**What to do:** Search the data for "loads" and copy every matching line.

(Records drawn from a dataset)
——

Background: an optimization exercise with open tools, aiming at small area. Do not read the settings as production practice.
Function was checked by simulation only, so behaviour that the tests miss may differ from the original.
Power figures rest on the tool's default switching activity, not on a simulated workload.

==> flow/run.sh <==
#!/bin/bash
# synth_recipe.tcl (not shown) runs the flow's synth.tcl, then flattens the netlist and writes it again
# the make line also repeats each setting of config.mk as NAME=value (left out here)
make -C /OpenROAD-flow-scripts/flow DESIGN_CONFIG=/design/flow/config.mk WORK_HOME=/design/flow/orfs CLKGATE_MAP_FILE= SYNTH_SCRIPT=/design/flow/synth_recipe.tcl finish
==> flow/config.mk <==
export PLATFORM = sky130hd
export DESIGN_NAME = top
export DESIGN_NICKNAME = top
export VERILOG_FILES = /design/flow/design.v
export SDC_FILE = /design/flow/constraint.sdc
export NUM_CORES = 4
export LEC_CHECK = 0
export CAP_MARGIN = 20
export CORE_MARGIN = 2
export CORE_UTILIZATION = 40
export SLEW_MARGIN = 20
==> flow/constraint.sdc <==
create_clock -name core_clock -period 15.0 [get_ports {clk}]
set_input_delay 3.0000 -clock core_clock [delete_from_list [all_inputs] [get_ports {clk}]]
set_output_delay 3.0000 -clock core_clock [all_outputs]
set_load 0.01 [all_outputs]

——

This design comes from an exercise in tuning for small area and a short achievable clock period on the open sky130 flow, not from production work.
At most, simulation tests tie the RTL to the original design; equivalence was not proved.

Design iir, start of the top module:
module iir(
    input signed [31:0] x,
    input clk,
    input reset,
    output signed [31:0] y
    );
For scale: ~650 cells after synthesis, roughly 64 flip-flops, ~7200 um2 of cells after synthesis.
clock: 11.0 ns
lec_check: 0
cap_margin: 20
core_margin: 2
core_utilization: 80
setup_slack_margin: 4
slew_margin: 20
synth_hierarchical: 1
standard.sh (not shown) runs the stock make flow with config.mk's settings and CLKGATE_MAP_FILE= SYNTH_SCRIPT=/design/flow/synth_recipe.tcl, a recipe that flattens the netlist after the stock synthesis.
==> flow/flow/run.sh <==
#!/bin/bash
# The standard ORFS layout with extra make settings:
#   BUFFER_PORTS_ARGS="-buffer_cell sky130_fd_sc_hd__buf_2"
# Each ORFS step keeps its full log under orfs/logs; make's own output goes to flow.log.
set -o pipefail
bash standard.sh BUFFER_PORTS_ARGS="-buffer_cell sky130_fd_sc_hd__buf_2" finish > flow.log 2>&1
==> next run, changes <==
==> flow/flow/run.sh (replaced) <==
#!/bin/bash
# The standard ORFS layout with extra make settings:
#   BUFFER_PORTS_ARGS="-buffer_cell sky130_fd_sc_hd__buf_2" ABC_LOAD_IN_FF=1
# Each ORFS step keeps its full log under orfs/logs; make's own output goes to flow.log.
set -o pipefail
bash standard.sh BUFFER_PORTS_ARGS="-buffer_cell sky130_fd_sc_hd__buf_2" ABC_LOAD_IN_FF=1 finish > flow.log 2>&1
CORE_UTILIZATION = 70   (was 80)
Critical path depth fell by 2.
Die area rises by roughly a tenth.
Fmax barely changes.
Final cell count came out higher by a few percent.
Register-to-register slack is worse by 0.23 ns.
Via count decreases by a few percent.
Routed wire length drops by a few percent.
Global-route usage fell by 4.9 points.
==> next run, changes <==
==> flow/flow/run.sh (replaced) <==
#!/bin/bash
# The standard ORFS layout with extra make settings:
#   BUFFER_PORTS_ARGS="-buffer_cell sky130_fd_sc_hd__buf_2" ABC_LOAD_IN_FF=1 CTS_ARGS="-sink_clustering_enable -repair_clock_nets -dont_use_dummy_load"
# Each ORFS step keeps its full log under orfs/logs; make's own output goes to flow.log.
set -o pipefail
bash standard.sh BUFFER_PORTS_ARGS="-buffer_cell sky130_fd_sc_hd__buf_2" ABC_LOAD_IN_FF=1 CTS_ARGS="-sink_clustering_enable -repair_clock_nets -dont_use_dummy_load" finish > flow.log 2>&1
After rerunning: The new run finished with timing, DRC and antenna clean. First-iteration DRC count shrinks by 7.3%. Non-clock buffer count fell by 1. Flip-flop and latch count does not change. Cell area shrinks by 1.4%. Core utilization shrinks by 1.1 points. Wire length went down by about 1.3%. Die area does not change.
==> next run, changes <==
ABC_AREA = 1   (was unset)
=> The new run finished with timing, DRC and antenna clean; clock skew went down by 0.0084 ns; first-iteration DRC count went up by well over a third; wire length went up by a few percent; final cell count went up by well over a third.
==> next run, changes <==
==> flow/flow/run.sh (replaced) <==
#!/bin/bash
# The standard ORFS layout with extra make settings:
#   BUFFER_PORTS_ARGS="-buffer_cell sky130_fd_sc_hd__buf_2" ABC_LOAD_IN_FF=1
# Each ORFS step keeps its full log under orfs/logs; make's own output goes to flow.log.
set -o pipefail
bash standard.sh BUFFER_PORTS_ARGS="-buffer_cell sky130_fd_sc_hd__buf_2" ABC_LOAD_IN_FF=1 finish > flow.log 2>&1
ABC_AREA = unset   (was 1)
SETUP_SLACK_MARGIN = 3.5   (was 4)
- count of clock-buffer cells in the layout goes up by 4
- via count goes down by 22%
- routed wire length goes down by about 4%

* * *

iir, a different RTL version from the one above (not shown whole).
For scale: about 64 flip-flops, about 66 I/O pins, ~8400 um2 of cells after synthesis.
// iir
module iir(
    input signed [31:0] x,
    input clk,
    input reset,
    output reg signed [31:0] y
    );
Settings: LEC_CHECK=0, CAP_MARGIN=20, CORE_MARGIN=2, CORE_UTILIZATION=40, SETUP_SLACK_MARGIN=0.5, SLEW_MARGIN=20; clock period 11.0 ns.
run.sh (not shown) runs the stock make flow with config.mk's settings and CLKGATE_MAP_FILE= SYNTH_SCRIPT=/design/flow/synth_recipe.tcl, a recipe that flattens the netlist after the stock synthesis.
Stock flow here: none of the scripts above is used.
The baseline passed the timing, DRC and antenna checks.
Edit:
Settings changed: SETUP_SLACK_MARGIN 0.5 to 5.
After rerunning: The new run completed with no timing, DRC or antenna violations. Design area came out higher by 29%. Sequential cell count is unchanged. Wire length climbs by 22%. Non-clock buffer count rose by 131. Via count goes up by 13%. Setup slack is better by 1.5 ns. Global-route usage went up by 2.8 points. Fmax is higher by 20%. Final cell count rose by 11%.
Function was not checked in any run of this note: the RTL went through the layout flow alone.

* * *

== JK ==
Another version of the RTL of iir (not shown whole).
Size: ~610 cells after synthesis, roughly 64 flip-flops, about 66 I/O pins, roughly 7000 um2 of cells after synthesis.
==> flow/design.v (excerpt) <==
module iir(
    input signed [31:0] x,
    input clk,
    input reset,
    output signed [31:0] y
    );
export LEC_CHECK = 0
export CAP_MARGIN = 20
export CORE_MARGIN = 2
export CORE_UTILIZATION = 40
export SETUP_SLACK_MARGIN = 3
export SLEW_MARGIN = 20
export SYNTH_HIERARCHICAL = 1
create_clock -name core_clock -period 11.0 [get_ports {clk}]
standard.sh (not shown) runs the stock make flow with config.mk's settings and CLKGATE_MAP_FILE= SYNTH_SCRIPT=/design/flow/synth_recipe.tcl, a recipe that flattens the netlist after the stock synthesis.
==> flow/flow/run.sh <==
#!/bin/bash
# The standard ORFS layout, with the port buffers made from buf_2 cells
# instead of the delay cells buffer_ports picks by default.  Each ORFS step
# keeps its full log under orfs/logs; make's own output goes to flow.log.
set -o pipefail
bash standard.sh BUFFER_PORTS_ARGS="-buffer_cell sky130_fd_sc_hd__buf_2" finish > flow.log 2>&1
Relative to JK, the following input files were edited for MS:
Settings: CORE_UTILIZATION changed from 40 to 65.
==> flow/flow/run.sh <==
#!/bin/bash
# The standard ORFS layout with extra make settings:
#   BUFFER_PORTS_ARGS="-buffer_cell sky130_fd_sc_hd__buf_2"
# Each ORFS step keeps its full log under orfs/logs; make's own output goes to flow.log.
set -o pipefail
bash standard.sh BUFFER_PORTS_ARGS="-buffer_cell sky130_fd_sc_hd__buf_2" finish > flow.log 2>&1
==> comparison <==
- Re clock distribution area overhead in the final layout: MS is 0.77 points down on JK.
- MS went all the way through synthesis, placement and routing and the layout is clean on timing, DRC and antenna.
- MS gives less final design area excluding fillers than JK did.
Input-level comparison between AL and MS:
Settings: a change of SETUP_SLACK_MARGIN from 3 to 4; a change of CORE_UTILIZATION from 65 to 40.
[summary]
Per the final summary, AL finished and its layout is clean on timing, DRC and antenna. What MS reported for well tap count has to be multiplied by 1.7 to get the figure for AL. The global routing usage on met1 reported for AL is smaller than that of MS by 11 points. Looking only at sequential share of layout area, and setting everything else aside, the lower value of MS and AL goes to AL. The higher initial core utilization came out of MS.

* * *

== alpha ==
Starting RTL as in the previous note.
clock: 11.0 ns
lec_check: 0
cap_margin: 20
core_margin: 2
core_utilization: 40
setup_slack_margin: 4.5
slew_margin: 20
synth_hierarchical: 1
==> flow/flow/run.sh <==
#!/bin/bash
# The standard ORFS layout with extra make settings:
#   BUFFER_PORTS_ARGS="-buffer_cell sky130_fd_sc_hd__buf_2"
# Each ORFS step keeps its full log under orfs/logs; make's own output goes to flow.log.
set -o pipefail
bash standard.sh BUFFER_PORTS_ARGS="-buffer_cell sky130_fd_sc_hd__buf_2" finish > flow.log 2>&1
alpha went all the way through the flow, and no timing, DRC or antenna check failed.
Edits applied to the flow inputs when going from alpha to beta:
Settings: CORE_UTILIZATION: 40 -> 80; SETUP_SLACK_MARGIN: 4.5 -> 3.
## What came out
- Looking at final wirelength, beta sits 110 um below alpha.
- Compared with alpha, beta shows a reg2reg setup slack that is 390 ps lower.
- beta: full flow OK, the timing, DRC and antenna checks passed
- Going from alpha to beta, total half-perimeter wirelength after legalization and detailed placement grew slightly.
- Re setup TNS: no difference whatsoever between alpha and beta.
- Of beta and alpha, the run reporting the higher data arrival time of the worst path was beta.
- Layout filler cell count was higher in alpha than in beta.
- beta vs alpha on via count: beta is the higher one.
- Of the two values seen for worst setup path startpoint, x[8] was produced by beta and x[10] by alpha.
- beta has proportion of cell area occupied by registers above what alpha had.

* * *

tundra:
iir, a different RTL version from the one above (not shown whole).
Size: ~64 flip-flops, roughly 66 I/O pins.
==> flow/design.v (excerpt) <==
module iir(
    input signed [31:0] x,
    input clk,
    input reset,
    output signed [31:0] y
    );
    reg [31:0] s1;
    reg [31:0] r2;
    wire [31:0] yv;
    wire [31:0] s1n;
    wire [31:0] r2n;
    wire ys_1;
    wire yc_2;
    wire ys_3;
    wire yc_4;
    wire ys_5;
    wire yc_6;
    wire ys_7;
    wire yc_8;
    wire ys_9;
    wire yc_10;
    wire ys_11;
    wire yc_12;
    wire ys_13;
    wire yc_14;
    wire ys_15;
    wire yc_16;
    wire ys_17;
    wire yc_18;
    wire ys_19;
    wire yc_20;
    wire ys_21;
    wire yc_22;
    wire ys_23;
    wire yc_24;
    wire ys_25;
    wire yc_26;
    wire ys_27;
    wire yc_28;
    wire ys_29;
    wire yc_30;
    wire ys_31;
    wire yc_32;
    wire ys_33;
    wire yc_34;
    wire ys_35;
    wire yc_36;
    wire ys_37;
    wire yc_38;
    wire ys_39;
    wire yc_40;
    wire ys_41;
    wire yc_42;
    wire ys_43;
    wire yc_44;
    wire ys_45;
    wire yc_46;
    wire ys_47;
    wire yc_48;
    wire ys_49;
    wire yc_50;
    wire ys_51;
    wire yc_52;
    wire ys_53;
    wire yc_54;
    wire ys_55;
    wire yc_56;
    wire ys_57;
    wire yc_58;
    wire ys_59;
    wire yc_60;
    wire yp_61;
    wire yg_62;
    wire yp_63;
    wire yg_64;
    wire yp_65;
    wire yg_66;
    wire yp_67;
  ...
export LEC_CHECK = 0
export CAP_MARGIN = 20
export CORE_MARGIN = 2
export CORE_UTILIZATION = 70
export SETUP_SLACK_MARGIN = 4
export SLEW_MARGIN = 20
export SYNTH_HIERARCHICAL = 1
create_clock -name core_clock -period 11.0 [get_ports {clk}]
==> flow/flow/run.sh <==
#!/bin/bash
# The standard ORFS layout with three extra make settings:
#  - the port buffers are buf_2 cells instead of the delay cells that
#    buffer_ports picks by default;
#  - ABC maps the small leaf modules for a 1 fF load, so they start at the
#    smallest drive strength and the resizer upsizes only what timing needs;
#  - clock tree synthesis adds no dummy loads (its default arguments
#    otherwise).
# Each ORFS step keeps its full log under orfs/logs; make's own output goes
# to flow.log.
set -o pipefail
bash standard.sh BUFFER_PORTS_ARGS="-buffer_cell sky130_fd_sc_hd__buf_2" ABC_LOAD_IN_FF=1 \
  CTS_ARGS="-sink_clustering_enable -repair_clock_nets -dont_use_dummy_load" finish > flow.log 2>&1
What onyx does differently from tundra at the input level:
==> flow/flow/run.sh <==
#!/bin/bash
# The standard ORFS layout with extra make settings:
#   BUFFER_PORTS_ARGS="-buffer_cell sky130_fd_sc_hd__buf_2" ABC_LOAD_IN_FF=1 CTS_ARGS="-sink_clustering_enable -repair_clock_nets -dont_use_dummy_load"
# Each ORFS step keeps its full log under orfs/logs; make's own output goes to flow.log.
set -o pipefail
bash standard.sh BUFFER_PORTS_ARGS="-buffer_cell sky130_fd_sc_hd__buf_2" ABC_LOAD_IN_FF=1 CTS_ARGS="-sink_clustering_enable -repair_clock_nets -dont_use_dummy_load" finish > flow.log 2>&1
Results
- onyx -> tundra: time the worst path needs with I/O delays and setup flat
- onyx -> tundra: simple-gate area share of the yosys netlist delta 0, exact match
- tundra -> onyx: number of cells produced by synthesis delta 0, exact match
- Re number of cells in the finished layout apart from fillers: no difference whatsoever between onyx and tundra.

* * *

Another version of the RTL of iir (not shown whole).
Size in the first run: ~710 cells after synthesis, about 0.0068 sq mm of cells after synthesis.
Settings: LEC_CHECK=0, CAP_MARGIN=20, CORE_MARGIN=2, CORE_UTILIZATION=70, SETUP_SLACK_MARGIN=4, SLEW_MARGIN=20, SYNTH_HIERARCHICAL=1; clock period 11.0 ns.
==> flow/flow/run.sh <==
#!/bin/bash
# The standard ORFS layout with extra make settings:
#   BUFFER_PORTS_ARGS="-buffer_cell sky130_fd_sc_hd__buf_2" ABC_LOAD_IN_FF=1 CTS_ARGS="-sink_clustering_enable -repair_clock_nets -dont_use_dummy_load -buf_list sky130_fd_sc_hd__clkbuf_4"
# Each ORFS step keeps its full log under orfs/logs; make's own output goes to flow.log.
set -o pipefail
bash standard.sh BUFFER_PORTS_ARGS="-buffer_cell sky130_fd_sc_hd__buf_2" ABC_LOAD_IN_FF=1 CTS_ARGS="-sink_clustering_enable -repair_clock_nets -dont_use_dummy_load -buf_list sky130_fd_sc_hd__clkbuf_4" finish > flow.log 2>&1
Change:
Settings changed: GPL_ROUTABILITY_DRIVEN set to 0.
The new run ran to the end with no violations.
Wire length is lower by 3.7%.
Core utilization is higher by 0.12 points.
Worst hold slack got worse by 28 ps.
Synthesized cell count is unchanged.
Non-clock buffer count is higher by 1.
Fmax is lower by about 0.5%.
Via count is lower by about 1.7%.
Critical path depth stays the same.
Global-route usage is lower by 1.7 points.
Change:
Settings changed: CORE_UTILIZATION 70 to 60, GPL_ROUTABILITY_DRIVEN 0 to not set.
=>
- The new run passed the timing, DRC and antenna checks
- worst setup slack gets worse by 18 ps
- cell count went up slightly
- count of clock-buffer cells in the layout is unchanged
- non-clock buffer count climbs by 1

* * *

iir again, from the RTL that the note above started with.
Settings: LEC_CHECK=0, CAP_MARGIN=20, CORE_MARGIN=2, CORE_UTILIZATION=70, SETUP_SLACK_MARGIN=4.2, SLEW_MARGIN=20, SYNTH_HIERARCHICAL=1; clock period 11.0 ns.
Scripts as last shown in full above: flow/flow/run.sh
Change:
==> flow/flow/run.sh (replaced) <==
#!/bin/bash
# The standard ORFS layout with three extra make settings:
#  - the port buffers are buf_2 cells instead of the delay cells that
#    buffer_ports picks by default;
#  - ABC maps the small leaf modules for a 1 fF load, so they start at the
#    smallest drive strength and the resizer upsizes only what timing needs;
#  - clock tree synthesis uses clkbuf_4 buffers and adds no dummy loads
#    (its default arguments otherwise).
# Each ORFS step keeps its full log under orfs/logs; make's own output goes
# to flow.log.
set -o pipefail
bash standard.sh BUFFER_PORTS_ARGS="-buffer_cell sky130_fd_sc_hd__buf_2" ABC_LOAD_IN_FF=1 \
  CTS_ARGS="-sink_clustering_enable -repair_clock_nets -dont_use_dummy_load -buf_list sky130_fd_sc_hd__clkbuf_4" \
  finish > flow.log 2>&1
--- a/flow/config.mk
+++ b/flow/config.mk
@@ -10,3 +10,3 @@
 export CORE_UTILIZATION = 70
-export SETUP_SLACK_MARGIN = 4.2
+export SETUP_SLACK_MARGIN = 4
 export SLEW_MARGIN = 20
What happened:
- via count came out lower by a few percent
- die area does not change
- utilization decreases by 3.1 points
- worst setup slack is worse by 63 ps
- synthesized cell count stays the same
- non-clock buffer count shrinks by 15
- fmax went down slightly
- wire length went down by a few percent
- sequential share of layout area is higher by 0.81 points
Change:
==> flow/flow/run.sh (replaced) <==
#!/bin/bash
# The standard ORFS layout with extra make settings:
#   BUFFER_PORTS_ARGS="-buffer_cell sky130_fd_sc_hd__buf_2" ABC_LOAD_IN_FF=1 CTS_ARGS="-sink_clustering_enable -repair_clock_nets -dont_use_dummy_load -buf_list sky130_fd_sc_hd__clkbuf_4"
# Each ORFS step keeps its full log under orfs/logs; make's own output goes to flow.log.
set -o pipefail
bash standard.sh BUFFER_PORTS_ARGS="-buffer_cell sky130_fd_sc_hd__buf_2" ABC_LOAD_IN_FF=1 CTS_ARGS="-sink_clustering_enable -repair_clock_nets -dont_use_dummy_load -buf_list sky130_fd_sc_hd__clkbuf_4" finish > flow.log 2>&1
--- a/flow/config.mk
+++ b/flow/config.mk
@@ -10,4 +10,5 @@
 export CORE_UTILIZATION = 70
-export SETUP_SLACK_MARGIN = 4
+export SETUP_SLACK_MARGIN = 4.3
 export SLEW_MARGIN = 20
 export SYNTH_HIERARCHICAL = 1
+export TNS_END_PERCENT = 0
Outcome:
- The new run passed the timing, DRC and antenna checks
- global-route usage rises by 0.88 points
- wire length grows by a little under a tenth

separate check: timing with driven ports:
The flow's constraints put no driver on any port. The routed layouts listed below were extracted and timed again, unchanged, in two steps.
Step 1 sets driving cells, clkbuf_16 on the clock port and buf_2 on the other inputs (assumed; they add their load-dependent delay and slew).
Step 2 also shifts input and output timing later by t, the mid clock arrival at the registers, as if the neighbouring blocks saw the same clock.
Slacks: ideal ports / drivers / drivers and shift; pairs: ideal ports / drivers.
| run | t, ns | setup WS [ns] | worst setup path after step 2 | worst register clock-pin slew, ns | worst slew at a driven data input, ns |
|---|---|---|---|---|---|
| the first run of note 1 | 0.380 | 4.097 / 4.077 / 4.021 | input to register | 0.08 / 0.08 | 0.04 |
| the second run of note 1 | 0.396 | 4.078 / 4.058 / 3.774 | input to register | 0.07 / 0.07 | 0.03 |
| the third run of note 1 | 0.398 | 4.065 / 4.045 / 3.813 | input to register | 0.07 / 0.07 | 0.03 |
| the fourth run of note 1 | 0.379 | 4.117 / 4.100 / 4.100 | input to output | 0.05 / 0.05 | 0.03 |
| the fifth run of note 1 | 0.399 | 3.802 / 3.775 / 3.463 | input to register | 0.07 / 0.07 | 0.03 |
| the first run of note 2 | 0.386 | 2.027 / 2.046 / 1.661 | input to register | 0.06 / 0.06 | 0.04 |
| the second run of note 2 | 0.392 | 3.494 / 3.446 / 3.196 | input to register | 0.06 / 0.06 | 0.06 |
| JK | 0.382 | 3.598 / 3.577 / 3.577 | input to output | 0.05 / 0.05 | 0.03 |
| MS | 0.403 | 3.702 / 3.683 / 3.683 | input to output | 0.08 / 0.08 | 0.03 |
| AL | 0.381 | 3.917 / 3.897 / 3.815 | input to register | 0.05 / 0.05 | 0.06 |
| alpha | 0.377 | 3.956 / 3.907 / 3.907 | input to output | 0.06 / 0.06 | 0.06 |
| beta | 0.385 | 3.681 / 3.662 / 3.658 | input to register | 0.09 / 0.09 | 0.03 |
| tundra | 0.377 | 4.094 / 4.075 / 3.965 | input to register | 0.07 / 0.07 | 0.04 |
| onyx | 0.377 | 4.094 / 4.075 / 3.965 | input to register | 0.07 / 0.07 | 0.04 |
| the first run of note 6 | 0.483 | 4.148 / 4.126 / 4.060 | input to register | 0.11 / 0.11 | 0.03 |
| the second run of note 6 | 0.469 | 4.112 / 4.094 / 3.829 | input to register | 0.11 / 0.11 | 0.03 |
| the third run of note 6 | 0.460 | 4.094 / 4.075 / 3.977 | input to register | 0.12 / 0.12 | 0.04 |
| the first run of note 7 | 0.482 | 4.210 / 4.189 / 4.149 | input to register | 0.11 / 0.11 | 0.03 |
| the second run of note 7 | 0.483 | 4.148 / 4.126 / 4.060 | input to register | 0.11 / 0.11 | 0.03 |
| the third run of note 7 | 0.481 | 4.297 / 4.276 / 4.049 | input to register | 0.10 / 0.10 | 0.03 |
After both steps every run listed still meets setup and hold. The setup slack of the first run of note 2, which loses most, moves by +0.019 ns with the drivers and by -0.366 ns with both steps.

——

**Your response:**
#  - clock tree synthesis adds no dummy loads (its default arguments
#  - clock tree synthesis uses clkbuf_4 buffers and adds no dummy loads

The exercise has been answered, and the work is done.